Clunking up my current Google Pixel 3a XL with all of that would eat into its 64 GB of memory very quickly, not to mention that it would muck up my folders and photo albums as each app did its own thing with images and videos.
Instead, I keep my daily driver phone free of the mess that are manufacturer camera apps by loading them onto a dedicated device: My old phone.
My Apple iPhone 6s has been seeing the inside of a drawer for the last two months, when I had the occasion to run 360 cameras for a few projects. With my Pixel down to 2 GB of memory and not a lot of time to clear it off, I thought about a few other options, and the iPhone came to mind.
With the phone reset, it had all of its memory available to use to run cameras and wirelessly download photos. It became the perfect way to effortlessly use for a project I needed to work on. It’s much easier when the entirety of the phone dedicated to the task of wirelessly working the cameras, since project photos don’t get mixed in with photos of the kids.
The 6s is still current enough in the world of Apple that it’s able to update to the latest iOS without problems. Anything earlier is left out in the cold for iOS updates, but things might still work even on an older iOS version. Android phones are a bit of a crapshoot because of the looser software controls between phone manufacturers. I’m able to get an old Galaxy S2 tablet to run some of those apps, but because Samsung hasn’t updated the tablet software for several versions (even though it’s a fairly recent tablet), I can’t do them all.

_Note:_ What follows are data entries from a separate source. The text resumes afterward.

==> src/rtl/player_controller.sv <==
// ============================================================================
// Module      : player_controller
// Description : Per-frame player movement: run, jump, gravity, landing.
//               Optional macro PLAYER_DOUBLE_JUMP_EN adds one air jump.
// Revision    : 1.0 - initial release
// ============================================================================
`default_nettype none

module player_controller #(
    parameter int PLAYER_SIZE_X = 37,
    parameter int PLAYER_SIZE_Y = 42,
    parameter int SCREEN_W      = 640,
    parameter int GROUND_Y      = 400,
    parameter int START_X       = 100,
    parameter int RUN_SPEED     = 3,
    parameter int JUMP_VEL      = 12,
    parameter int GRAVITY       = 1,
    parameter int MAX_FALL      = 10
) (
    input  logic        VGA_clk,
    input  logic        rst,
    input  logic        frame_tick,
    input  logic        btn_left,
    input  logic        btn_right,
    input  logic        btn_jump,
    input  logic [3:0]  game_state,
    output reg   [15:0] playerX,
    output reg   [15:0] playerY,
    output reg          player_dir,
    output reg   [3:0]  player_state
);

    localparam logic [3:0] c_ST_IDLE = 4'd0;
    localparam logic [3:0] c_ST_RUN  = 4'd1;
    localparam logic [3:0] c_ST_JUMP = 4'd2;
    localparam logic [3:0] c_ST_FALL = 4'd3;

    localparam logic [3:0] c_GS_START = 4'd0;
    localparam logic [3:0] c_GS_PLAY  = 4'd1;

    localparam logic signed [17:0] c_GY       = 18'(GROUND_Y - PLAYER_SIZE_Y);
    localparam logic signed [17:0] c_X_MAX    = 18'(SCREEN_W - PLAYER_SIZE_X);
    localparam logic signed [17:0] c_RUN      = 18'(RUN_SPEED);
    localparam logic signed [8:0]  c_JUMP_VY  = 9'(-JUMP_VEL);
    localparam logic signed [8:0]  c_GRAV     = 9'(GRAVITY);
    localparam logic signed [8:0]  c_MAX_FALL = 9'(MAX_FALL);

    reg               r_left_latch;
    reg               r_right_latch;
    reg               r_jump_latch;
    reg signed [7:0]  r_vy;

    logic               w_left;
    logic               w_right;
    logic               w_jump;
    logic               w_moving;
    logic               w_in_air;
    logic signed [17:0] w_x_sum;
    logic signed [17:0] w_y_sum;
    logic signed [8:0]  w_vy_sum;
    logic [15:0]        w_x_next;
    logic [15:0]        w_y_next;
    logic signed [7:0]  w_vy_next;
    logic               w_dir_next;
    logic [3:0]         w_state_next;

`ifdef PLAYER_DOUBLE_JUMP_EN
    reg   r_air_jumped;
    logic w_air_jumped_next;
`endif

    // A press anywhere inside the frame counts, even if released before the tick
    assign w_left   = r_left_latch  | btn_left;
    assign w_right  = r_right_latch | btn_right;
    assign w_jump   = r_jump_latch  | btn_jump;
    assign w_moving = w_left ^ w_right;

    always_comb begin
        w_x_next     = playerX;
        w_y_next     = playerY;
        w_vy_next    = r_vy;
        w_dir_next   = player_dir;
        w_state_next = player_state;
        w_in_air     = 1'b0;
        w_x_sum      = 18'(playerX);
        w_y_sum      = 18'(playerY);
        w_vy_sum     = 9'(r_vy);
`ifdef PLAYER_DOUBLE_JUMP_EN
        w_air_jumped_next = r_air_jumped;
`endif
        case (game_state)
            c_GS_START: begin
                w_x_next     = 16'(START_X);
                w_y_next     = c_GY[15:0];
                w_vy_next    = 8'sd0;
                w_dir_next   = 1'b0;
                w_state_next = c_ST_IDLE;
`ifdef PLAYER_DOUBLE_JUMP_EN
                w_air_jumped_next = 1'b0;
`endif
            end
            c_GS_PLAY: begin
                if (w_left && !w_right) begin
                    w_x_sum    = w_x_sum - c_RUN;
                    w_dir_next = 1'b1;
                end else if (w_right && !w_left) begin
                    w_x_sum    = w_x_sum + c_RUN;
                    w_dir_next = 1'b0;
                end
                if (w_x_sum < 18'sd0)
                    w_x_next = 16'd0;
                else if (w_x_sum > c_X_MAX)
                    w_x_next = c_X_MAX[15:0];
                else
                    w_x_next = w_x_sum[15:0];

                if (player_state == c_ST_IDLE || player_state == c_ST_RUN) begin
                    if (w_jump) begin
                        w_vy_sum     = c_JUMP_VY;
                        w_state_next = c_ST_JUMP;
                        w_in_air     = 1'b1;
                    end else begin
                        w_state_next = w_moving ? c_ST_RUN : c_ST_IDLE;
                    end
                end else begin
                    w_in_air = 1'b1;
`ifdef PLAYER_DOUBLE_JUMP_EN
                    if (w_jump && !r_air_jumped) begin
                        w_vy_sum          = c_JUMP_VY;
                        w_air_jumped_next = 1'b1;
                    end else begin
                        w_vy_sum = w_vy_sum + c_GRAV;
                        if (w_vy_sum > c_MAX_FALL)
                            w_vy_sum = c_MAX_FALL;
                    end
`else
                    w_vy_sum = w_vy_sum + c_GRAV;
                    if (w_vy_sum > c_MAX_FALL)
                        w_vy_sum = c_MAX_FALL;
`endif
                    w_state_next = (w_vy_sum < 9'sd0) ? c_ST_JUMP : c_ST_FALL;
                end

                if (w_in_air) begin
                    w_y_sum = w_y_sum + 18'(w_vy_sum);
                    if (w_y_sum >= c_GY) begin
                        w_y_next     = c_GY[15:0];
                        w_vy_next    = 8'sd0;
                        w_state_next = w_moving ? c_ST_RUN : c_ST_IDLE;
`ifdef PLAYER_DOUBLE_JUMP_EN
                        w_air_jumped_next = 1'b0;
`endif
                    end else if (w_y_sum < 18'sd0) begin
                        // Head hit the top edge: stop and start falling
                        w_y_next     = 16'd0;
                        w_vy_next    = 8'sd0;
                        w_state_next = c_ST_FALL;
                    end else begin
                        w_y_next  = w_y_sum[15:0];
                        w_vy_next = w_vy_sum[7:0];
                    end
                end
            end
            default: ;
        endcase
    end

    always_ff @(posedge VGA_clk) begin
        if (rst) begin
            playerX       <= 16'(START_X);
            playerY       <= c_GY[15:0];
            player_dir    <= 1'b0;
            player_state  <= c_ST_IDLE;
            r_vy          <= 8'sd0;
            r_left_latch  <= 1'b0;
            r_right_latch <= 1'b0;
            r_jump_latch  <= 1'b0;
`ifdef PLAYER_DOUBLE_JUMP_EN
            r_air_jumped  <= 1'b0;
`endif
        end else if (frame_tick) begin
            playerX       <= w_x_next;
            playerY       <= w_y_next;
            player_dir    <= w_dir_next;
            player_state  <= w_state_next;
            r_vy          <= w_vy_next;
            r_left_latch  <= 1'b0;
            r_right_latch <= 1'b0;
            r_jump_latch  <= 1'b0;
`ifdef PLAYER_DOUBLE_JUMP_EN
            r_air_jumped  <= w_air_jumped_next;
`endif
        end else begin
            r_left_latch  <= r_left_latch  | btn_left;
            r_right_latch <= r_right_latch | btn_right;
            r_jump_latch  <= r_jump_latch  | btn_jump;
        end
    end

endmodule

`default_nettype wire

While in a pinch you might not always be able to take a second phone with you, in the case where you’re working on a special project that requires a wireless connection and a phone app (like for instance running most 360 cameras), then the old smartphone route is the easiest way to go.
One pro tip to remember when using the old phone: It’s likely to have an older battery that might be near end-of-life, so pack a power bank to keep it topped up. I ran an Insta360 Pro 2 on a recent shoot with my iPhone 6s, and while the camera was at 70 percent after a couple of hours, my smartphone was down to 1 percent battery life.
Now if camera manufacturers could agree on a set of standards to make a universal app, it would be wonderful, but sadly, that’s probably wishful thinking.